**** Dataset records

[src/rtl/issue_ctrl_if.sv]
// Issue/commit handshake bundle between the instruction queue, ROB and issue controller.
// The master drives instruction and commit requests; the slave (issue_ctrl) answers.
interface issue_ctrl_if;
    logic       inst_valid;
    logic [1:0] inst_class;
    logic       inst_writes_reg;
    logic [4:0] inst_rd;
    logic [3:0] rs_free;
    logic       commit_valid;
    logic [3:0] commit_ROB;
    logic       commit_writes;
    logic       commit_mispredict;

    logic       inst_ready;
    logic       issue_writes;
    logic [4:0] issue_dest;
    logic [3:0] issue_ROB;
    logic [3:0] rs_alloc;
    logic       RegWrite;
    logic       regstat_reset;
    logic [3:0] rob_count;
    logic       rob_full;
    logic       protocol_err;

    modport master (
        output inst_valid, inst_class, inst_writes_reg, inst_rd, rs_free,
               commit_valid, commit_ROB, commit_writes, commit_mispredict,
        input  inst_ready, issue_writes, issue_dest, issue_ROB, rs_alloc,
               RegWrite, regstat_reset, rob_count, rob_full, protocol_err
    );

    modport slave (
        input  inst_valid, inst_class, inst_writes_reg, inst_rd, rs_free,
               commit_valid, commit_ROB, commit_writes, commit_mispredict,
        output inst_ready, issue_writes, issue_dest, issue_ROB, rs_alloc,
               RegWrite, regstat_reset, rob_count, rob_full, protocol_err
    );
endinterface

[src/rtl/issue_ctrl.sv]
// Issue-stage controller: in-order ROB tag allocation (tags 1..15), in-order commit,
// register-status write/clear strobes and a timed flush after a committed mispredict.
module issue_ctrl #(
    parameter int FLUSH_CYCLES = 2
) (
    input  logic         clk,
    input  logic         reset,
    issue_ctrl_if.slave  bus
);

    typedef enum logic {RUN, FLUSH} state_t;

    state_t     state_reg;
    logic [2:0] flush_ctr_reg;
    logic [3:0] head_reg;
    logic [3:0] tail_reg;
    logic [3:0] count_reg;
    logic       protocol_err_reg;

    logic       run;
    logic       rob_full;
    logic       mispredict_req;
    logic       fire;
    logic       commit_legal;
    logic       commit_bad;
    logic [3:0] head_next;
    logic [3:0] tail_next;

    // Tag 0 means "no producer", so the tag ring skips it.
    function automatic logic [3:0] tag_inc(input logic [3:0] t);
        return (t == 4'd15) ? 4'd1 : t + 4'd1;
    endfunction

    assign run            = (state_reg == RUN);
    assign rob_full       = (count_reg == 4'd15);
    assign mispredict_req = bus.commit_valid & bus.commit_mispredict;
    assign fire           = run & bus.inst_valid & bus.rs_free[bus.inst_class]
                          & ~rob_full & ~mispredict_req;
    assign commit_legal   = run & bus.commit_valid & (count_reg != 4'd0)
                          & (bus.commit_ROB == head_reg);
    assign commit_bad     = run & bus.commit_valid & ~commit_legal;
    assign head_next      = tag_inc(head_reg);
    assign tail_next      = tag_inc(tail_reg);

    assign bus.inst_ready    = fire;
    assign bus.issue_ROB     = tail_reg;
    assign bus.issue_dest    = bus.inst_rd;
    assign bus.issue_writes  = fire & bus.inst_writes_reg & (bus.inst_rd != 5'd0);
    assign bus.RegWrite      = run & bus.commit_valid & bus.commit_writes;
    assign bus.regstat_reset = (state_reg == FLUSH);
    assign bus.rob_count     = count_reg;
    assign bus.rob_full      = rob_full;
    assign bus.protocol_err  = protocol_err_reg;

    generate
        for (genvar gi = 0; gi < 4; gi++) begin : g_rs_alloc
            assign bus.rs_alloc[gi] = fire & (bus.inst_class == 2'(gi));
        end
    endgenerate

    always_ff @(posedge clk or posedge reset) begin
        if (reset) begin
            state_reg        <= FLUSH;
            flush_ctr_reg    <= 3'(FLUSH_CYCLES - 1);
            head_reg         <= 4'd1;
            tail_reg         <= 4'd1;
            count_reg        <= 4'd0;
            protocol_err_reg <= 1'b0;
        end else begin
            case (state_reg)
                RUN: begin
                    if (commit_bad)
                        protocol_err_reg <= 1'b1;
                    if (commit_legal && bus.commit_mispredict) begin
                        // fire is already blocked by the mispredict, so nothing issues here.
                        state_reg     <= FLUSH;
                        flush_ctr_reg <= 3'(FLUSH_CYCLES - 1);
                        head_reg      <= 4'd1;
                        tail_reg      <= 4'd1;
                        count_reg     <= 4'd0;
                    end else begin
                        if (fire)
                            tail_reg <= tail_next;
                        if (commit_legal)
                            head_reg <= head_next;
                        if (fire && !commit_legal)
                            count_reg <= count_reg + 4'd1;
                        else if (!fire && commit_legal)
                            count_reg <= count_reg - 4'd1;
                    end
                end
                FLUSH: begin
                    if (flush_ctr_reg == 3'd0)
                        state_reg <= RUN;
                    else
                        flush_ctr_reg <= flush_ctr_reg - 3'd1;
                end
                default: state_reg <= FLUSH;
            endcase
        end
    end

endmodule

[src/flat_wrapper.sv]
// flat-port wrapper written by rule: the top's interface ports become plain ports
module issue_ctrl_flat 
#(
    parameter int FLUSH_CYCLES = 2
)
  (clk, reset, bus_inst_valid, bus_inst_class, bus_inst_writes_reg, bus_inst_rd, bus_rs_free, bus_commit_valid, bus_commit_ROB, bus_commit_writes, bus_commit_mispredict, bus_inst_ready, bus_issue_writes, bus_issue_dest, bus_issue_ROB, bus_rs_alloc, bus_RegWrite, bus_regstat_reset, bus_rob_count, bus_rob_full, bus_protocol_err);
  issue_ctrl_if bus_i ();
  input  logic clk;
  input  logic reset;
  input wire logic [$bits(bus_i.inst_valid)-1:0] bus_inst_valid;
  input wire logic [$bits(bus_i.inst_class)-1:0] bus_inst_class;
  input wire logic [$bits(bus_i.inst_writes_reg)-1:0] bus_inst_writes_reg;
  input wire logic [$bits(bus_i.inst_rd)-1:0] bus_inst_rd;
  input wire logic [$bits(bus_i.rs_free)-1:0] bus_rs_free;
  input wire logic [$bits(bus_i.commit_valid)-1:0] bus_commit_valid;
  input wire logic [$bits(bus_i.commit_ROB)-1:0] bus_commit_ROB;
  input wire logic [$bits(bus_i.commit_writes)-1:0] bus_commit_writes;
  input wire logic [$bits(bus_i.commit_mispredict)-1:0] bus_commit_mispredict;
  output wire logic [$bits(bus_i.inst_ready)-1:0] bus_inst_ready;
  output wire logic [$bits(bus_i.issue_writes)-1:0] bus_issue_writes;
  output wire logic [$bits(bus_i.issue_dest)-1:0] bus_issue_dest;
  output wire logic [$bits(bus_i.issue_ROB)-1:0] bus_issue_ROB;
  output wire logic [$bits(bus_i.rs_alloc)-1:0] bus_rs_alloc;
  output wire logic [$bits(bus_i.RegWrite)-1:0] bus_RegWrite;
  output wire logic [$bits(bus_i.regstat_reset)-1:0] bus_regstat_reset;
  output wire logic [$bits(bus_i.rob_count)-1:0] bus_rob_count;
  output wire logic [$bits(bus_i.rob_full)-1:0] bus_rob_full;
  output wire logic [$bits(bus_i.protocol_err)-1:0] bus_protocol_err;
  assign bus_i.inst_valid = bus_inst_valid;
  assign bus_i.inst_class = bus_inst_class;
  assign bus_i.inst_writes_reg = bus_inst_writes_reg;
  assign bus_i.inst_rd = bus_inst_rd;
  assign bus_i.rs_free = bus_rs_free;
  assign bus_i.commit_valid = bus_commit_valid;
  assign bus_i.commit_ROB = bus_commit_ROB;
  assign bus_i.commit_writes = bus_commit_writes;
  assign bus_i.commit_mispredict = bus_commit_mispredict;
  assign bus_inst_ready = bus_i.inst_ready;
  assign bus_issue_writes = bus_i.issue_writes;
  assign bus_issue_dest = bus_i.issue_dest;
  assign bus_issue_ROB = bus_i.issue_ROB;
  assign bus_rs_alloc = bus_i.rs_alloc;
  assign bus_RegWrite = bus_i.RegWrite;
  assign bus_regstat_reset = bus_i.regstat_reset;
  assign bus_rob_count = bus_i.rob_count;
  assign bus_rob_full = bus_i.rob_full;
  assign bus_protocol_err = bus_i.protocol_err;
  issue_ctrl #(.FLUSH_CYCLES(FLUSH_CYCLES)) u_core (.clk(clk), .reset(reset), .bus(bus_i));
endmodule
[config.mk]
export PLATFORM = sky130hd
export DESIGN_NAME = issue_ctrl_flat
export DESIGN_NICKNAME = d
export VERILOG_FILES = /design/src/rtl/issue_ctrl_if.sv /design/src/rtl/issue_ctrl.sv /design/src/flat_wrapper.sv
export SDC_FILE = /design/constraint.sdc
export NUM_CORES = 1
export LEC_CHECK = 0
export ABC_CLOCK_PERIOD_IN_PS = 5280
export BUFFER_PORTS_ARGS = -buffer_cell sky130_fd_sc_hd__buf_4
export CORE_MARGIN = 2
export CORE_UTILIZATION = 53
export DETAILED_ROUTE_END_ITERATION = 8
export PLACE_DENSITY = 0.84
export SYNTH_ARGS = -nofsm -noshare
export SYNTH_HDL_FRONTEND = slang
export SYNTH_SLANG_ARGS = --single-unit
[constraint.sdc]
create_clock -name clk -period 5.28 [get_ports clk]
set_input_delay 0.528 -clock clk [delete_from_list [all_inputs] [get_ports clk]]
set_output_delay 0.528 -clock clk [all_outputs]
set_load 0.01 [all_outputs]
======== Yosys cells after proc, flatten, opt, wreduce, memory -nomap -nowiden ========
Index checks and enable logic that the tools add are counted.
operators by class
  add/sub/neg operators ................... 5
  order comparisons ....................... 1
  equality and inequality tests ........... 9
  muxes and demuxes ....................... 17
  bitwise gates (word level) .............. 20
  reduce and logical (&&, ||, !) cells .... 17
operators with widths
  cell                 count
  $mux 4               9
  $and 1x1->1          16
  $add 4x1->4 const B  3
  $eq 4x4->1 const B   3
  $reduce_and 2->1     5
  $mux 3               2
  $pmux 3 s2           1
  $reduce_bool 5->1    1
  $eq 2x2->1 const B   2
  $eq 4x4->1           1
  $ne 2x2->1 const B   2
  $not 1->1            4
  $reduce_bool 2->1    2
  $reduce_bool 4->1    1
  $sub 4x1->4 const B  1
  $logic_and 1x1->1    3
  $logic_not 3->1      1
  $lt 2x3->1 const B   1
  $mux 1               3
  $reduce_bool 3->1    1
  $sub 3x1->3 const B  1
  $bmux 1 s2           1
  $eq 2x1->1 const B   1
  $logic_not 1->1      2
  2 further kinds      2
storage, ports and cells
  register bits after elaboration ......... 17
  bits of input ports ..................... 22
  output and inout port bits .............. 23
  word-level logic and storage cells ...... 75

======== Longest topological paths before layout ========
Gate-level depths: netlist of the first run.
  word-level depth ........................ 10
  gate-level depth with buffers ........... 11
  gate-level depth less buffers ........... 10

======== Worst setup path before layout of the first run ========
No wires, ideal clock.
  path kind ............................... reg2reg
  start point ............................. reg u_core.count_reg[1] (netlist: u_core.bus.rob_count[1])
  end point ............................... reg u_core.count_reg[3] (netlist: u_core.bus.rob_count[3])
  setup time .............................. 129 ps
  arrival ................................. 2588 ps
  required time ........................... 5151 ps
  path slack .............................. 2563 ps
  stages on the path, launching flop included .. 12
  buffers on the path ..................... 1
  period minus slack after synthesis ...... 2717 ps
  cell sequence ........................... dfrtp_1 > or4_4 > nand4_4 > or2_1 > buf_6 > ha_1 > inv_1 > ha_1 > a21o_1 > a21oi_1 > mux2i_1 > a21oi_1
on the way
  word-level cells in the longest chain between the ends .. 8
  elaborated cells between the ends (all ways) .. 19
  classes of those cells .................. add/sub: 2; eq/ne: 1; mux: 3; bitwise: 5; reduce/logical: 8
ends and longest elaborated chain
  element                             line              source
  from (decl)                         issue_ctrl.sv:17  logic [3:0] count_reg;
  from (signal assigned)              issue_ctrl.sv:87  count_reg <= count_reg + 4'd1;
  from (signal assigned)              issue_ctrl.sv:89  count_reg <= count_reg - 4'd1;
  $eq 4x4->1                          issue_ctrl.sv:35  assign rob_full = (count_reg == 4'd15);
  $not 1->1                           issue_ctrl.sv:38  & ~rob_full & ~mispredict_req;
  $and 1x1->1 (2 in series)           issue_ctrl.sv:38
  $logic_not 1->1                     issue_ctrl.sv:88  else if (!fire && commit_legal)
  $logic_and 1x1->1                   issue_ctrl.sv:88
  $reduce_bool 3->1 (no source line)  -
  $reduce_and 2->1 (no source line)   -
Several ways; a longest one is shown, not always the timed one. The select of a mux whose other input is x is not followed.
A chain may end at the register's enable or synchronous reset.

======== Final worst setup path of the first run ========
Ends and elaborated chain as after synthesis.

==> results of run 1 <==
==> final cells by class <==
cell class | count | area (µm²)
multi-input combinational | 92 | 714
timing repair buffer | 44 | 330
tap | 28 | 35.0
clock buffer | 4 | 26.3
fill | 182 | 634
sequential | 17 | 430
inverter | 11 | 41.3
==> worst max-delay path by stage <==
stage | startpoint | end | slack [ps] | cells past startpoint
final | u_core.bus.rob_count[1] | u_core.bus.rob_count[3] | 2230 | 10
after global routing | u_core.bus.rob_count[1] | u_core.bus.rob_count[3] | 2020 | 10
after CTS | u_core.bus.rob_count[1] | u_core.bus.rob_count[3] | 2220 | 10
after detailed placement | u_core.bus.rob_count[1] | u_core.bus.rob_count[3] | 2260 | 10
after global placement | u_core.bus.rob_count[1] | u_core.bus.rob_count[3] | 2420 | 10
after floorplan | u_core.bus.rob_count[1] | u_core.bus.rob_count[3] | 2560 | 11
==> per-stage QoR <==
step / util, % / worst slack (ps) / area [µm²] / std cells
floorplan: - / 2560 / 1250 / 128
global placement: 70.1 / 2420 / 1550 / 192
detailed placement: 70.1 / 2260 / 1550 / 192
CTS: 71.3 / 2220 / 1580 / 196
global route: 71.3 / 2020 / 1580 / 196
finish: 71.3 / 2230 / 1580 / 196
==> critical path, cell delays in order, from the launching register on <==
cell and delay [ps]:
sky130_fd_sc_hd__dfrtp_1 450, sky130_fd_sc_hd__or4_4 570, sky130_fd_sc_hd__nand4_4 180, sky130_fd_sc_hd__or2_1 300
sky130_fd_sc_hd__ha_1 360, sky130_fd_sc_hd__inv_1 110, sky130_fd_sc_hd__ha_1 240, sky130_fd_sc_hd__or4_1 400
sky130_fd_sc_hd__a21oi_1 140, sky130_fd_sc_hd__nand4b_1 130, sky130_fd_sc_hd__a21oi_1 70
==> logic make-up (layout without fill, tap and decap cells) <==
family / count (synthesis) / count (layout) / synth area share, %
flops: 17 / 17 / 34.4
mux: 3 / 3 / 3.40
simple gates: 46 / 46 / 22.1
buf+inv: 19 / 59 / 8.41
compound gates: 28 / 28 / 16.9
xor+xnor: 7 / 7 / 6.11
fa+ha+maj: 8 / 8 / 8.61
==> power by group <==
part	internal (mW)	switching (mW)	total (mW)
Combinational	0.164	0.164	0.327
Sequential	0.186	0.0565	0.242
Clock	0.0293	0.0412	0.0706
==> cells in the mapped netlist (3+ instances only) <==
cell type and number:
sky130_fd_sc_hd__o21ai_1 4, sky130_fd_sc_hd__nand2b_1 3, sky130_fd_sc_hd__and3_1 4, sky130_fd_sc_hd__a21oi_1 5
sky130_fd_sc_hd__inv_1 11, sky130_fd_sc_hd__o21ai_0 5, sky130_fd_sc_hd__dfrtp_1 13, sky130_fd_sc_hd__o31ai_2 3
sky130_fd_sc_hd__nand2_1 9, sky130_fd_sc_hd__ha_1 7, sky130_fd_sc_hd__xnor2_1 5, sky130_fd_sc_hd__dfstp_2 4
sky130_fd_sc_hd__nand3_1 4, sky130_fd_sc_hd__nor2_1 8, sky130_fd_sc_hd__buf_4 5
==> layer usage <==
metal,vias to the layer above,share of wire (%)
met5,-,0
met4,0,2.0
met2,38,54
met3,8,3.8
met1,520,40
li1,534,-
==> flow_summary.toml, run 1 <==
[finish]
final_cell_mix = "sky130_fd_sc_hd__buf_4 (44), sky130_fd_sc_hd__dfrtp_1 (13), sky130_fd_sc_hd__inv_1 (11), sky130_fd_sc_hd__nand2_1 (9), sky130_fd_sc_hd__nor2_1 (8)"
layout-drive-gt1-share_pct = 36.9
antennaDiodeCount = 0
layout_area_growth_over_synthesis_pct = 26.2
fin_nets = 199
mostFrequentLayoutCell = "sky130_fd_sc_hd__buf_4"

[synthesis]
netlist_area_um2 = 1250
number_of_warnings_reported_in_the_yosys_synthesis_log = 0
synth.avg_cell_area_um2 = 9.77
synth_sequential_area_ratio_pct = 34.4
synth-edff-count = 0
synth.top_cell.area_share_pct = 26.0
postSynth.topFlopCell = "sky130_fd_sc_hd__dfrtp_1"
netlist-cell-type-count = 44
post_synth_inst_count = 128
synth_fp_nets = 158
ys_seq_elements = 17
netlist.top_cell.by_area = "sky130_fd_sc_hd__dfrtp_1"
post_synth_main_area_contributors = "sky130_fd_sc_hd__dfrtp_1 (26%), sky130_fd_sc_hd__dfstp_2 (8.4%), sky130_fd_sc_hd__ha_1 (7.0%)"
postSynth.asyncResetShare_pct = 100

[detailed_routing]
drtAntennaViolNets = 0
initialDrtViolationCount = 22
routed_wire_length_per_instance_um = 15.1
drtPass1Iterations = 4
drcViolationCount = 0
postRouteWirelength_um = 2950
via_per_inst = 5.61
via_count = 1100

[timing]
timing_max_transition_violations_final = 0
setup_viol_count_final = 0
grt_setup_unrepaired = "false"
post-route-period-util_pct = 57.8
report.final.hold_viol_count = 0
final.setup.tns_ps = 0
achievable-frequency_mhz = 328
worstMarginPinSlew_ps = 667
clock-skew-final_ps = 2.41
relSlewSlack_pct = 55.5
finalWorstPathRequiredPeriod_ps = 3050
fin_hold_ws_ps = 330

[cts]
path_clk_slew_ps = 100
tritoncts = "done"
cts-htree-levels = 1
clock_tree.root_cell = "sky130_fd_sc_hd__clkbuf_4"
insertion_delay_ps = 290
holdBufCountCts = 0
cts-buffers-inserted = 3
clock_path_buffers = 2
clock_sink_count = 17
quantity_of_gates_resized_following_cts = 0
cts_setup_buffers = 0

[grt]
grt_antenna_before_repair = 0
first_pass_grt_wire_length_um = 4770
grt_max_degree = 18
use_met2_pct = 41.7
global_route.usage.total_pct = 23.8
groute.layer.met3.usage_pct = 2.86
global_route.usage.met1_pct = 29.4
grt_overflow = 0
top_usage_layer = "met2"
vias_in_the_first_global_route = 1090

[outcome]
run_status = "finished, final reports clean"

[critical_path]
arrival_ps = 3220
timing.critical_path.fanout_max = 9
timing.critical_path.to_type = "flop"
crit-reg2reg-capture = "u_core.bus.rob_count[3]"
cp_launch_type = "flop"
register_to_register_setup_slack_ps = 2230
timing.rr.start = "u_core.bus.rob_count[1]"
type_of_the_worst_setup_path = "reg -> reg"
timing.critical_path.required_ps = 5450
number_of_cell_instances_on_the_worst_register_to_register_path = 10

[job]
max_cap_violations = 0

[place]
dp.final_hpwl_um = 2380
gp_congestion = 0.789
placement.io_buffers = 44

[floorplanning]
placementRows = 17
placeableCoreArea_um2 = 2210
dieArea_um2 = 2760
die_height_um = 52.6
initial_utilization_pct = 56.5
floorplan.die.width_um = 52.6
io_pins = 45

[hold_path]
min_path_type = "in -> async"

[power]
vdd_ir_drop_max_mv = 0.350
power.density_cell_area_nw_per_um2 = 406
design_power_total_uw = 640
power.static_leakage_nw = 0.747
No activity file was read; power rests on OpenSTA's default activity.
==> run 2, diff against run 1 <==
--- a/config.mk
+++ b/config.mk
@@ -5,12 +5,12 @@
 export SDC_FILE = /design/constraint.sdc
 export NUM_CORES = 1
 export LEC_CHECK = 0
-export ABC_CLOCK_PERIOD_IN_PS = 5280
+export ABC_CLOCK_PERIOD_IN_PS = 3100
 export BUFFER_PORTS_ARGS = -buffer_cell sky130_fd_sc_hd__buf_4
 export CORE_MARGIN = 2
-export CORE_UTILIZATION = 53
+export CORE_UTILIZATION = 49
 export DETAILED_ROUTE_END_ITERATION = 8
-export PLACE_DENSITY = 0.84
+export PLACE_DENSITY = 0.78
 export SYNTH_ARGS = -nofsm -noshare
 export SYNTH_HDL_FRONTEND = slang
 export SYNTH_SLANG_ARGS = --single-unit
==> constraint.sdc (replaced) <==
create_clock -name clk -period 3.1 [get_ports clk]
set_input_delay 0.31 -clock clk [delete_from_list [all_inputs] [get_ports clk]]
set_output_delay 0.31 -clock clk [all_outputs]
set_load 0.01 [all_outputs]
==> run 2 against run 1 <==
Against the previous run:
- core utilization is 6.6 points lower
- global-route usage is 3.5 points lower
- sequential share of layout area down 0.17 points
- largest power group unchanged
- highest routed layer unchanged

********

» **Problem description**: Check each line of the records above, and copy those that hold the word "timed".

» **Expected output**:
// register-status write/clear strobes and a timed flush after a committed mispredict.
Several ways; a longest one is shown, not always the timed one. The select of a mux whose other input is x is not followed.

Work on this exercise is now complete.